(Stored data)
────────────────

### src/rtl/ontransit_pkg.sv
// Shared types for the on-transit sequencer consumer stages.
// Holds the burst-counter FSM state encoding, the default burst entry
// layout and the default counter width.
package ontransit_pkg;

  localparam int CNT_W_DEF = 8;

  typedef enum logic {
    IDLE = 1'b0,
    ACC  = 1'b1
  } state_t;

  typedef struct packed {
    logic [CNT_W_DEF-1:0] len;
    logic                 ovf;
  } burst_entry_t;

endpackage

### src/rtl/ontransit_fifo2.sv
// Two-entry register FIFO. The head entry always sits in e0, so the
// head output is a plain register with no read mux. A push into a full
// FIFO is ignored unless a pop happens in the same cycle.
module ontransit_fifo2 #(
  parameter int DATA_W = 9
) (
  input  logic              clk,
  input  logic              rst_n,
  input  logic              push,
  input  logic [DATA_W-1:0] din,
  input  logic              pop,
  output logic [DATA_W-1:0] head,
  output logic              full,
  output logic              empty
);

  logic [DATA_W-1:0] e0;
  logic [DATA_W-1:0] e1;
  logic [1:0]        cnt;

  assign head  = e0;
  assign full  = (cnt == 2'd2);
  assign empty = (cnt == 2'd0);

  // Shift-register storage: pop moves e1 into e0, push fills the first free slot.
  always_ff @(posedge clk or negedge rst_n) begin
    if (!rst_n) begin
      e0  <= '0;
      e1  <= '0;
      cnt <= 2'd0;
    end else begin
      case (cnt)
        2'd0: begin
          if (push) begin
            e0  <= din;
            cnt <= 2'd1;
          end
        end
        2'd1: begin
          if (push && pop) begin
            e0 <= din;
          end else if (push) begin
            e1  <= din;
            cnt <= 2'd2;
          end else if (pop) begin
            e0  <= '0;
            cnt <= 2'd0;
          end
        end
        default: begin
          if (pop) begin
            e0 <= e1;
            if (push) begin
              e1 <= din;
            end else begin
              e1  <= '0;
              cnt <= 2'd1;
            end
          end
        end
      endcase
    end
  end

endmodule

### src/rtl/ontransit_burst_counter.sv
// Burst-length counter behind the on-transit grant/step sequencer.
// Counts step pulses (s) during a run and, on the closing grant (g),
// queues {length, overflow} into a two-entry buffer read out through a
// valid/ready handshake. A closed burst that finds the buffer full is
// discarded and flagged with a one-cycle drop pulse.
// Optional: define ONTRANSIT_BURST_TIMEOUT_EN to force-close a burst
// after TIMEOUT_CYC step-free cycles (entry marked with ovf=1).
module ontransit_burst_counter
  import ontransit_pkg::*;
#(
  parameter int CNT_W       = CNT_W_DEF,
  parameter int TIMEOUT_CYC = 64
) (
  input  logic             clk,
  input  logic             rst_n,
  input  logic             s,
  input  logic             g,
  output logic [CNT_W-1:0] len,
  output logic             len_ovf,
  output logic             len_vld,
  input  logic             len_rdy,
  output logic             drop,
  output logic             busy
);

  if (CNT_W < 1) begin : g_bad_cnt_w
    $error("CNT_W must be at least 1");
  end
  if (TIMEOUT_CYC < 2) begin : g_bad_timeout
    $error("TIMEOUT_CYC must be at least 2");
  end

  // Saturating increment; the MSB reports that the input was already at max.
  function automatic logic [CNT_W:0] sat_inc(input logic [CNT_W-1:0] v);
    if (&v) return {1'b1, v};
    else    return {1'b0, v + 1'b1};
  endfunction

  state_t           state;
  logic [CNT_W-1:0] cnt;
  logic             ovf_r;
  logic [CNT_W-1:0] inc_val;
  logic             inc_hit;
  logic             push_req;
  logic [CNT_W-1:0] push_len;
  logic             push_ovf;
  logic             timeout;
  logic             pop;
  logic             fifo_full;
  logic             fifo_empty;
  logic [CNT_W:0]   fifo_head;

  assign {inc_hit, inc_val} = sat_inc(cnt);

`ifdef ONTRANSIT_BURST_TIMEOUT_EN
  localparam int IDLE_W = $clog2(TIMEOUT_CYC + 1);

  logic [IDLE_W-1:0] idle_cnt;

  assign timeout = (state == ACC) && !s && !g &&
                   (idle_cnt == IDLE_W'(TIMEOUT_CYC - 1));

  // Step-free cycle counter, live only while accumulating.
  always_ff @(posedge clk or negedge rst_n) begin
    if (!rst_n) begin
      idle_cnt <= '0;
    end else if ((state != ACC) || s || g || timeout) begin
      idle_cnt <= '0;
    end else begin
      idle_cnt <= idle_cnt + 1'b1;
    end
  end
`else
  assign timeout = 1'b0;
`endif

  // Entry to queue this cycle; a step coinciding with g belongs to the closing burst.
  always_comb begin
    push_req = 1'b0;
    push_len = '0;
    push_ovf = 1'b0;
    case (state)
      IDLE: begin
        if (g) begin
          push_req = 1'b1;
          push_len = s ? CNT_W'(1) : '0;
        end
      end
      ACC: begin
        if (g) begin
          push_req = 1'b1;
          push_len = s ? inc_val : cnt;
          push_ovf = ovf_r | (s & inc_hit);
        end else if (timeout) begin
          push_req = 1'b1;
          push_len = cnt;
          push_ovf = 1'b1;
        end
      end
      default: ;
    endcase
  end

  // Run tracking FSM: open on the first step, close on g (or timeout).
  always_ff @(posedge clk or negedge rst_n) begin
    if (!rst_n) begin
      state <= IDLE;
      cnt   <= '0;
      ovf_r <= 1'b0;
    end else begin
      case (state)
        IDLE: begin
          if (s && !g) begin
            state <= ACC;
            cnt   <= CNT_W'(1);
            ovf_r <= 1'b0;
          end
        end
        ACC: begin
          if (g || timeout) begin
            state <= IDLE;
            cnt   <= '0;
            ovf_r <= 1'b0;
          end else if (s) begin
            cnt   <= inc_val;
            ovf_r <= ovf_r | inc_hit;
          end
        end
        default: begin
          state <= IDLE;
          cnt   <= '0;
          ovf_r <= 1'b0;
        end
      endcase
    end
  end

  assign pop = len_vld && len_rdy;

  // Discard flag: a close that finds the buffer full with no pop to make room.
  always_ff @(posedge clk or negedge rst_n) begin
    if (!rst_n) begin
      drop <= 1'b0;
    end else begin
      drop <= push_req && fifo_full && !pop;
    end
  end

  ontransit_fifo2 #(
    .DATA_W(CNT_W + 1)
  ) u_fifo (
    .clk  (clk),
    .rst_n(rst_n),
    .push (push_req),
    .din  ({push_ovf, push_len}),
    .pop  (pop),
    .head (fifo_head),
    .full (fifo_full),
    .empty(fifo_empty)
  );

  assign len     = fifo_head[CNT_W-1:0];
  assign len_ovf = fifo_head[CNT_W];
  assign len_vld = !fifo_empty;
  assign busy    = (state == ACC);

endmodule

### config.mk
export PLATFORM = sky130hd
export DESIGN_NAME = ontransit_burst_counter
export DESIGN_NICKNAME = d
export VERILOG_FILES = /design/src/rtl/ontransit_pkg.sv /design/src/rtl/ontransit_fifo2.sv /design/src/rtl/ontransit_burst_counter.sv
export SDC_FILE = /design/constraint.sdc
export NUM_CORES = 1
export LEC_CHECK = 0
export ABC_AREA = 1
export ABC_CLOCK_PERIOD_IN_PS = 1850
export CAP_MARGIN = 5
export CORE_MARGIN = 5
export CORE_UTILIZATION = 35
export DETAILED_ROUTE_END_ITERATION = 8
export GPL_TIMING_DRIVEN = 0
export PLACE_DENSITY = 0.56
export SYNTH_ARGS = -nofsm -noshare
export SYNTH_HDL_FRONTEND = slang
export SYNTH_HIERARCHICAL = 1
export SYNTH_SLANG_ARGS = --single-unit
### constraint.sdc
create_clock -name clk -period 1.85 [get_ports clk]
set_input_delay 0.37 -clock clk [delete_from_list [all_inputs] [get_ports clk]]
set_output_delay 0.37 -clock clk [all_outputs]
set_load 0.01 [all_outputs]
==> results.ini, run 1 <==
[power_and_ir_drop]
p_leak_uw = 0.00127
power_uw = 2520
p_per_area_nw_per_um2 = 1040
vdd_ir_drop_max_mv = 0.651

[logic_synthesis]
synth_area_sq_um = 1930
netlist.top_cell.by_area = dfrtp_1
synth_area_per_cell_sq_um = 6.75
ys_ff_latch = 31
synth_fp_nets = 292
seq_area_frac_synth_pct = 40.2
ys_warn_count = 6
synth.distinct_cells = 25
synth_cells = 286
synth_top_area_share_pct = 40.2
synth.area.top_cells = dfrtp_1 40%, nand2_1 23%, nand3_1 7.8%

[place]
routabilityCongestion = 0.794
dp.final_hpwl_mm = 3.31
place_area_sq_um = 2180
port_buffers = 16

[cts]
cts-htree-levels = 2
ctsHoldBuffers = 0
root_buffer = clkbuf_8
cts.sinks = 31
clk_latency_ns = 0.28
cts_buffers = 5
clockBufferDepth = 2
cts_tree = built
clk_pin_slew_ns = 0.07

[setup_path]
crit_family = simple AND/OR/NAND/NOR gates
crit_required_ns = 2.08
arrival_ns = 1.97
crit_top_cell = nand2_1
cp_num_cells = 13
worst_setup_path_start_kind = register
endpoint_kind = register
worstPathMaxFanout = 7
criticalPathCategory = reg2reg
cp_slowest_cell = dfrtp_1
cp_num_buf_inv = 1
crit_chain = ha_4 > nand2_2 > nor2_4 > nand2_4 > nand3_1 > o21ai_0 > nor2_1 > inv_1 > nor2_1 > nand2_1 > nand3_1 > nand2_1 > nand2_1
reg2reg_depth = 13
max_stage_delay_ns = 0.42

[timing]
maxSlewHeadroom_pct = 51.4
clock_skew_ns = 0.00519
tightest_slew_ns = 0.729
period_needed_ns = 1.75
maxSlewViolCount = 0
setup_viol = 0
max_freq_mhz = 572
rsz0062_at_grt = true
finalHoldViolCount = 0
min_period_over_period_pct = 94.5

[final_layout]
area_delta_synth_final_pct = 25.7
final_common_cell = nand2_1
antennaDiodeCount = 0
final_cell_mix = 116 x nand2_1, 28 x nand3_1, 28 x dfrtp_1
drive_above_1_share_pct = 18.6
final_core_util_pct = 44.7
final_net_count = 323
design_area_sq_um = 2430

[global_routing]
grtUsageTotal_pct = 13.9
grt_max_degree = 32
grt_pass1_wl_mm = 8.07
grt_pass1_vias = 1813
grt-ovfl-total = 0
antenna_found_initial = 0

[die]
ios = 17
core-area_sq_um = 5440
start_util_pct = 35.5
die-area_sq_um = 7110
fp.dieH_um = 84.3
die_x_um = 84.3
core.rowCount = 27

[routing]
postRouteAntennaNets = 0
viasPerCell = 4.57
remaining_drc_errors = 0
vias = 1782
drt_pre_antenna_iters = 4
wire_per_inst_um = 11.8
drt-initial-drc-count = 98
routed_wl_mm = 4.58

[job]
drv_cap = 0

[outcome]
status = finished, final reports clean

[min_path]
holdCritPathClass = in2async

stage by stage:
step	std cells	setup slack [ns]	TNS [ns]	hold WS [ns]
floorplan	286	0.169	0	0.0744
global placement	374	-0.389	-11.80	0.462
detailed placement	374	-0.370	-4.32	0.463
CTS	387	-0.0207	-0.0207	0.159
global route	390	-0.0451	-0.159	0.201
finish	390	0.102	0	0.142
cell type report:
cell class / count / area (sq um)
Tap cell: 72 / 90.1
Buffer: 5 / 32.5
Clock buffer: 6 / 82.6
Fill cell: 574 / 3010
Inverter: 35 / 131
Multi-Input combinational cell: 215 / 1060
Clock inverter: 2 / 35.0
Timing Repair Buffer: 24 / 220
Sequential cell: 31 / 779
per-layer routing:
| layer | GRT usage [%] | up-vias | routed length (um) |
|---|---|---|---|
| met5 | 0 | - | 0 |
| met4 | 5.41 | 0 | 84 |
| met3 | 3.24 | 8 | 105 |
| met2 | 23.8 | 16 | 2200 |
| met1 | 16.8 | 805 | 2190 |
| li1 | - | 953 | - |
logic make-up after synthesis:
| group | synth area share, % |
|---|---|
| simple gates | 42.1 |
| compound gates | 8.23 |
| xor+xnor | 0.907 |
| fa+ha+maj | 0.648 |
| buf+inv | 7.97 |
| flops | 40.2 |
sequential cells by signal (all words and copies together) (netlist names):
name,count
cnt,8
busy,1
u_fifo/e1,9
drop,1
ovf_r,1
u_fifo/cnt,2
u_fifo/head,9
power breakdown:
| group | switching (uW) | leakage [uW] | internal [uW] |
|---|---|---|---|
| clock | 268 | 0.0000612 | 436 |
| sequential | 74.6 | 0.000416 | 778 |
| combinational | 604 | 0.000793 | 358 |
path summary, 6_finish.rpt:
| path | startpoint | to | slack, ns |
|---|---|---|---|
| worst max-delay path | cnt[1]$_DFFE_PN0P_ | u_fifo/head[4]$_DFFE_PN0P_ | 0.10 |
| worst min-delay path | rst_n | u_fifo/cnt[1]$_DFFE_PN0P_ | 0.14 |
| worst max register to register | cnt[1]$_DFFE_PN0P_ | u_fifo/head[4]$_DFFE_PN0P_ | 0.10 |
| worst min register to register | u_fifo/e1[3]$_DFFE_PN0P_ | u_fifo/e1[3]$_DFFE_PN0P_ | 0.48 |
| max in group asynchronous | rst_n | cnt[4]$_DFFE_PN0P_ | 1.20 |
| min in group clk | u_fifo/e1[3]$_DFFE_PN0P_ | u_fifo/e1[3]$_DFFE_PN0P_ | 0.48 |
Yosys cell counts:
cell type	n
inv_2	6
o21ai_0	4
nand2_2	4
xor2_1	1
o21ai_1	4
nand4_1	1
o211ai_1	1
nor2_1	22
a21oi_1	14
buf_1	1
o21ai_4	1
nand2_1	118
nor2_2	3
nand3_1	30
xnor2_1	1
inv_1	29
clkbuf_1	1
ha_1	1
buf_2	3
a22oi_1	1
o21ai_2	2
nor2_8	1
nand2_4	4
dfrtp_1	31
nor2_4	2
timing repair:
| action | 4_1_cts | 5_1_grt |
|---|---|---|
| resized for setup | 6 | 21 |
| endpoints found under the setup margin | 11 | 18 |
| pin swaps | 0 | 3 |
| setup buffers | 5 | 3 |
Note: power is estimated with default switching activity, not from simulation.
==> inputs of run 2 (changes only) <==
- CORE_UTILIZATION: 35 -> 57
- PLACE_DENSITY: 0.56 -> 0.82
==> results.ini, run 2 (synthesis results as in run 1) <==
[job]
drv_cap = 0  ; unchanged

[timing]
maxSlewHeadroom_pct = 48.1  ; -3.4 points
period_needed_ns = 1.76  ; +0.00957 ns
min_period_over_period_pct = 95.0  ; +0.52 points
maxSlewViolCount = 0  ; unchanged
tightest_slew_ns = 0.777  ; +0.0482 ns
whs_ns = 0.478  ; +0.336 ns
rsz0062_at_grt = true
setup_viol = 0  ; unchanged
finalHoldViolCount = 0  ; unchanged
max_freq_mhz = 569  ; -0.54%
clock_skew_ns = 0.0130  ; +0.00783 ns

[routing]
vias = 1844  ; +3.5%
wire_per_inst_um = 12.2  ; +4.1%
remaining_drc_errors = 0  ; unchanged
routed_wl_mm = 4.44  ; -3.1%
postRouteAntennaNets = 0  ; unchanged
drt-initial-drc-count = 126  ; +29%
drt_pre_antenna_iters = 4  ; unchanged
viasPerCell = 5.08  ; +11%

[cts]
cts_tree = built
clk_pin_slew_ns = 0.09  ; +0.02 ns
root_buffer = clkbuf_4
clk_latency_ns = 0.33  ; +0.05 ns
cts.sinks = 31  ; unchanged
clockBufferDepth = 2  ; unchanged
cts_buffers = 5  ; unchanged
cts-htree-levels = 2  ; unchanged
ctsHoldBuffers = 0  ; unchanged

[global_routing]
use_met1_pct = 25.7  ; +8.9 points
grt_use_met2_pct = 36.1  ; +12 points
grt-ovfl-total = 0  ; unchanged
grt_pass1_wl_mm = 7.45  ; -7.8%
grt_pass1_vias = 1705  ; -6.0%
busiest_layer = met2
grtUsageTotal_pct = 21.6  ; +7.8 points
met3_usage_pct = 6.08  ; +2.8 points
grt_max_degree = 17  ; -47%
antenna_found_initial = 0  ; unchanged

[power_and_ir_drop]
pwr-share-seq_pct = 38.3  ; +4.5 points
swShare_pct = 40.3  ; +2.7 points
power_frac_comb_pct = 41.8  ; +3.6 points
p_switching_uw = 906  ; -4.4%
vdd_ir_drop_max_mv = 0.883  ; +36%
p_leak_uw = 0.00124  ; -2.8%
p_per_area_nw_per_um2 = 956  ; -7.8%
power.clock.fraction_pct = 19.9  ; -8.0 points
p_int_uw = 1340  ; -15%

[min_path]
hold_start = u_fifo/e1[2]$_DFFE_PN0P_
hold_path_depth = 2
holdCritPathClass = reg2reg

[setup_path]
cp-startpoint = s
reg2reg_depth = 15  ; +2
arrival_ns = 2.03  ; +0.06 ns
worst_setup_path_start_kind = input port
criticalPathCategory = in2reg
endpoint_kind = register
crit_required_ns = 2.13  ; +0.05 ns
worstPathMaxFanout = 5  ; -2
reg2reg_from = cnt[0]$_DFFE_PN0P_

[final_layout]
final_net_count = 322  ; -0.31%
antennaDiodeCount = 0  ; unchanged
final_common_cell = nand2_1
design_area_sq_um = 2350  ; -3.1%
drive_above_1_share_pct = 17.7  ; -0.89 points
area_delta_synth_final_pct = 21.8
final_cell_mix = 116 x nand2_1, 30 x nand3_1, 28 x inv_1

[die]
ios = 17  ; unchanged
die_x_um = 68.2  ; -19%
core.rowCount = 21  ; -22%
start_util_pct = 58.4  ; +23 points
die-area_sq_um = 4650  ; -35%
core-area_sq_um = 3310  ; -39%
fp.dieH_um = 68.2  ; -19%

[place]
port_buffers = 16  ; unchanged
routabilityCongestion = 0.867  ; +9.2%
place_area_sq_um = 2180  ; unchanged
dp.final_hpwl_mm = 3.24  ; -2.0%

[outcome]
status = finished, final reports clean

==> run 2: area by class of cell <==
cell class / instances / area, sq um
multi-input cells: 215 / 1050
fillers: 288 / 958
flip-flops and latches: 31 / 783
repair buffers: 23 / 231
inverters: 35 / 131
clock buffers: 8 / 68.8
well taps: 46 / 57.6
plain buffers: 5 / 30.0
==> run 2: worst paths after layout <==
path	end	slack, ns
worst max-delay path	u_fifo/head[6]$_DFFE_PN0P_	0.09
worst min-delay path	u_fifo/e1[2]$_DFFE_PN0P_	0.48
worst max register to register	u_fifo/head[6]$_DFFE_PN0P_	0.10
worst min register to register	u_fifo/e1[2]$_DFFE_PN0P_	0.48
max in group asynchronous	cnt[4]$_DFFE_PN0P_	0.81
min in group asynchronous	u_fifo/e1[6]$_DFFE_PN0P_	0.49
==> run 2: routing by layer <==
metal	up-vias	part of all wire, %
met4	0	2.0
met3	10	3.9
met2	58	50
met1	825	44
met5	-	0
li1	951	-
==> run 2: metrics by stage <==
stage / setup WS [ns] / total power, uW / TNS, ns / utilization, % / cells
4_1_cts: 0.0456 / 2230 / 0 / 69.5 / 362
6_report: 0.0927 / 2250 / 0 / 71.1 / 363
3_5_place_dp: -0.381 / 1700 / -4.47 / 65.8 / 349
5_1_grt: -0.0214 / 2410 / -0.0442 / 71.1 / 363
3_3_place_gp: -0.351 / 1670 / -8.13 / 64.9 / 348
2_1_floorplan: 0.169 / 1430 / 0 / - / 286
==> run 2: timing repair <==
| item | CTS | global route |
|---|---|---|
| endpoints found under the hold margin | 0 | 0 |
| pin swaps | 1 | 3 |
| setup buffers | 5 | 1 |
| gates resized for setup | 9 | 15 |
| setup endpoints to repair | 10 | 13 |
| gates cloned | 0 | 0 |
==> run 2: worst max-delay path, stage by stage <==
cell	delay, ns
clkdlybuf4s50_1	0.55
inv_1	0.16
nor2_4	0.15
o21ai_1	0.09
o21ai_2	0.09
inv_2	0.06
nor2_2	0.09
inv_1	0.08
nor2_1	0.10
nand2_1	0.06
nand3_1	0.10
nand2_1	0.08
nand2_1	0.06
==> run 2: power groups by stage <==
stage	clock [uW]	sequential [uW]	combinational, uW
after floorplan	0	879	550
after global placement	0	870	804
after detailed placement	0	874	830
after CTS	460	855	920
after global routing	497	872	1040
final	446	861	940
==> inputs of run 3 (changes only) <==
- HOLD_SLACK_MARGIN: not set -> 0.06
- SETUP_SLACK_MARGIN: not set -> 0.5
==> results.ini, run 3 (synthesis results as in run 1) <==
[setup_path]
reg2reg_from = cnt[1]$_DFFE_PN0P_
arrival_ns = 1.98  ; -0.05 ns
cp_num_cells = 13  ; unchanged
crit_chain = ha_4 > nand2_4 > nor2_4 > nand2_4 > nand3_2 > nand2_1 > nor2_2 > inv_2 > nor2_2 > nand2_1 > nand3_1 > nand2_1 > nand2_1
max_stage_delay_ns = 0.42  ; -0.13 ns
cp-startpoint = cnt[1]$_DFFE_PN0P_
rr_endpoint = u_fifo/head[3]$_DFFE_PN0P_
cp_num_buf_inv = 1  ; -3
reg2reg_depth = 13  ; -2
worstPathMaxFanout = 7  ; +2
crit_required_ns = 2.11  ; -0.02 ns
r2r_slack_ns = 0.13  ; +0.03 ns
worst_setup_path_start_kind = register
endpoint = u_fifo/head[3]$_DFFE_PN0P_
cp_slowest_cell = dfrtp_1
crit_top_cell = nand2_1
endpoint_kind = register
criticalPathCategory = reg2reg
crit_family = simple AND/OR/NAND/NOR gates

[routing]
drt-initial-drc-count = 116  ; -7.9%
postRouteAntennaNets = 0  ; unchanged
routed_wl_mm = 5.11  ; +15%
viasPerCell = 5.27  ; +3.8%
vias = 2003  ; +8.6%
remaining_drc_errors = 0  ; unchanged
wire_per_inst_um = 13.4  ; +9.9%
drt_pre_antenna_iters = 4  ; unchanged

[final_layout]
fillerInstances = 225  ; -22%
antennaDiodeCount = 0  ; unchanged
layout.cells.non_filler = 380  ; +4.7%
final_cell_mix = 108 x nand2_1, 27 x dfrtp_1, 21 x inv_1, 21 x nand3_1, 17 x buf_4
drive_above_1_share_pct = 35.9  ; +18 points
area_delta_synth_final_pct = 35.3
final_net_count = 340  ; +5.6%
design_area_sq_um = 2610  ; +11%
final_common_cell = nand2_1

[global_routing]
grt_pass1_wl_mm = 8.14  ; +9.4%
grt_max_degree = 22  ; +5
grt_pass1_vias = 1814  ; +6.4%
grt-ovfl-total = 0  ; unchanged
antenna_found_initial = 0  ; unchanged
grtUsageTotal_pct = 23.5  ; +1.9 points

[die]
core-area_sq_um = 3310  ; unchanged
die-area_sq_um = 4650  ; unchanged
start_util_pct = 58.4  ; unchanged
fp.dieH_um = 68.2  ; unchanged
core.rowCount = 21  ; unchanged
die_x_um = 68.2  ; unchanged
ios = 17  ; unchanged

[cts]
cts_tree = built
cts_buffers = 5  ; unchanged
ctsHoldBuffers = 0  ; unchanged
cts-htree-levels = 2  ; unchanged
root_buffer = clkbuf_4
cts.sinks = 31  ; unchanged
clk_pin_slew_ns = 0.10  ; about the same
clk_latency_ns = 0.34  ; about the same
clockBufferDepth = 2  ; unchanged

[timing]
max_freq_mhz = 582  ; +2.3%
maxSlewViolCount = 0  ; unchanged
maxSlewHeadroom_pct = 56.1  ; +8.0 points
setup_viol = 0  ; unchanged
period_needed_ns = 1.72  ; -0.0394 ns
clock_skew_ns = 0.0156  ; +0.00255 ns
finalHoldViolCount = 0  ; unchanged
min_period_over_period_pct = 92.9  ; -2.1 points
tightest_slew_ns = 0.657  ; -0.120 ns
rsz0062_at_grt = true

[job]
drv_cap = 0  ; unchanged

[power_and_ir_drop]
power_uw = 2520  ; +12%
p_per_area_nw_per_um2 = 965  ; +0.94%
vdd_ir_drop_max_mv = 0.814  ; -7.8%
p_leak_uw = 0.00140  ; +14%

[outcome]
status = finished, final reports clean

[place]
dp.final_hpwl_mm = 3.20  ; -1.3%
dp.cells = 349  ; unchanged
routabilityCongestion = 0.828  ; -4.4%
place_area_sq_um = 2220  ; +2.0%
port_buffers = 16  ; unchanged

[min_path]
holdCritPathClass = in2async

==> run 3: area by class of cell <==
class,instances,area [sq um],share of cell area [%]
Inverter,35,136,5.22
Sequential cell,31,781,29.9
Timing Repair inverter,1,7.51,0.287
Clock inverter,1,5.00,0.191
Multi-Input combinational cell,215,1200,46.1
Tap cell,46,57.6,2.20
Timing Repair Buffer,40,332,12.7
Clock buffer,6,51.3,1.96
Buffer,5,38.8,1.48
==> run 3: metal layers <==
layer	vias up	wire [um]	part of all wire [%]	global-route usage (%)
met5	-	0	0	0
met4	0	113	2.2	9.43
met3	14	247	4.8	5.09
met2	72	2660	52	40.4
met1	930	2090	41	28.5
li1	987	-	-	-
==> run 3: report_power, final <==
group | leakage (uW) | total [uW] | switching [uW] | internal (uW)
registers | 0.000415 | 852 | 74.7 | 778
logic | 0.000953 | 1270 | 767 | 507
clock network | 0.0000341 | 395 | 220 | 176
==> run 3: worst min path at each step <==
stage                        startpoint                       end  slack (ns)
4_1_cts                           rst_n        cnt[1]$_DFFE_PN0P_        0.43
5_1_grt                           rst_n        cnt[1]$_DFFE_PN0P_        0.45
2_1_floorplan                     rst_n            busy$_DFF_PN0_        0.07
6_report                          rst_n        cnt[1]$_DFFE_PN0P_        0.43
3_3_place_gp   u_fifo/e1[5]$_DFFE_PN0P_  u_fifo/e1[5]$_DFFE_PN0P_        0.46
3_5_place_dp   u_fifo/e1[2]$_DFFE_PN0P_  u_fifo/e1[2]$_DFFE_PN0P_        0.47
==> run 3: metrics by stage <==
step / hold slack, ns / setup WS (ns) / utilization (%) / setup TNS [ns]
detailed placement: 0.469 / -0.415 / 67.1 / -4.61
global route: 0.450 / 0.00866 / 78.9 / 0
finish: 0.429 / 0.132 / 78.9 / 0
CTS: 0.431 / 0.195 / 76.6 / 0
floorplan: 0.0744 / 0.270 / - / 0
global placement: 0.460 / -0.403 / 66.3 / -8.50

────────────────

■ PROBLEM DETAILS
Please, from the entries above, set down exactly the lines from the one containing "whs_ns = 0.478" through the one containing "wire_per_inst_um = 12.2", and only those.

■ ANSWER SPACE
whs_ns = 0.478  ; +0.336 ns
rsz0062_at_grt = true
setup_viol = 0  ; unchanged
finalHoldViolCount = 0  ; unchanged
max_freq_mhz = 569  ; -0.54%
clock_skew_ns = 0.0130  ; +0.00783 ns

[routing]
vias = 1844  ; +3.5%
wire_per_inst_um = 12.2  ; +4.1%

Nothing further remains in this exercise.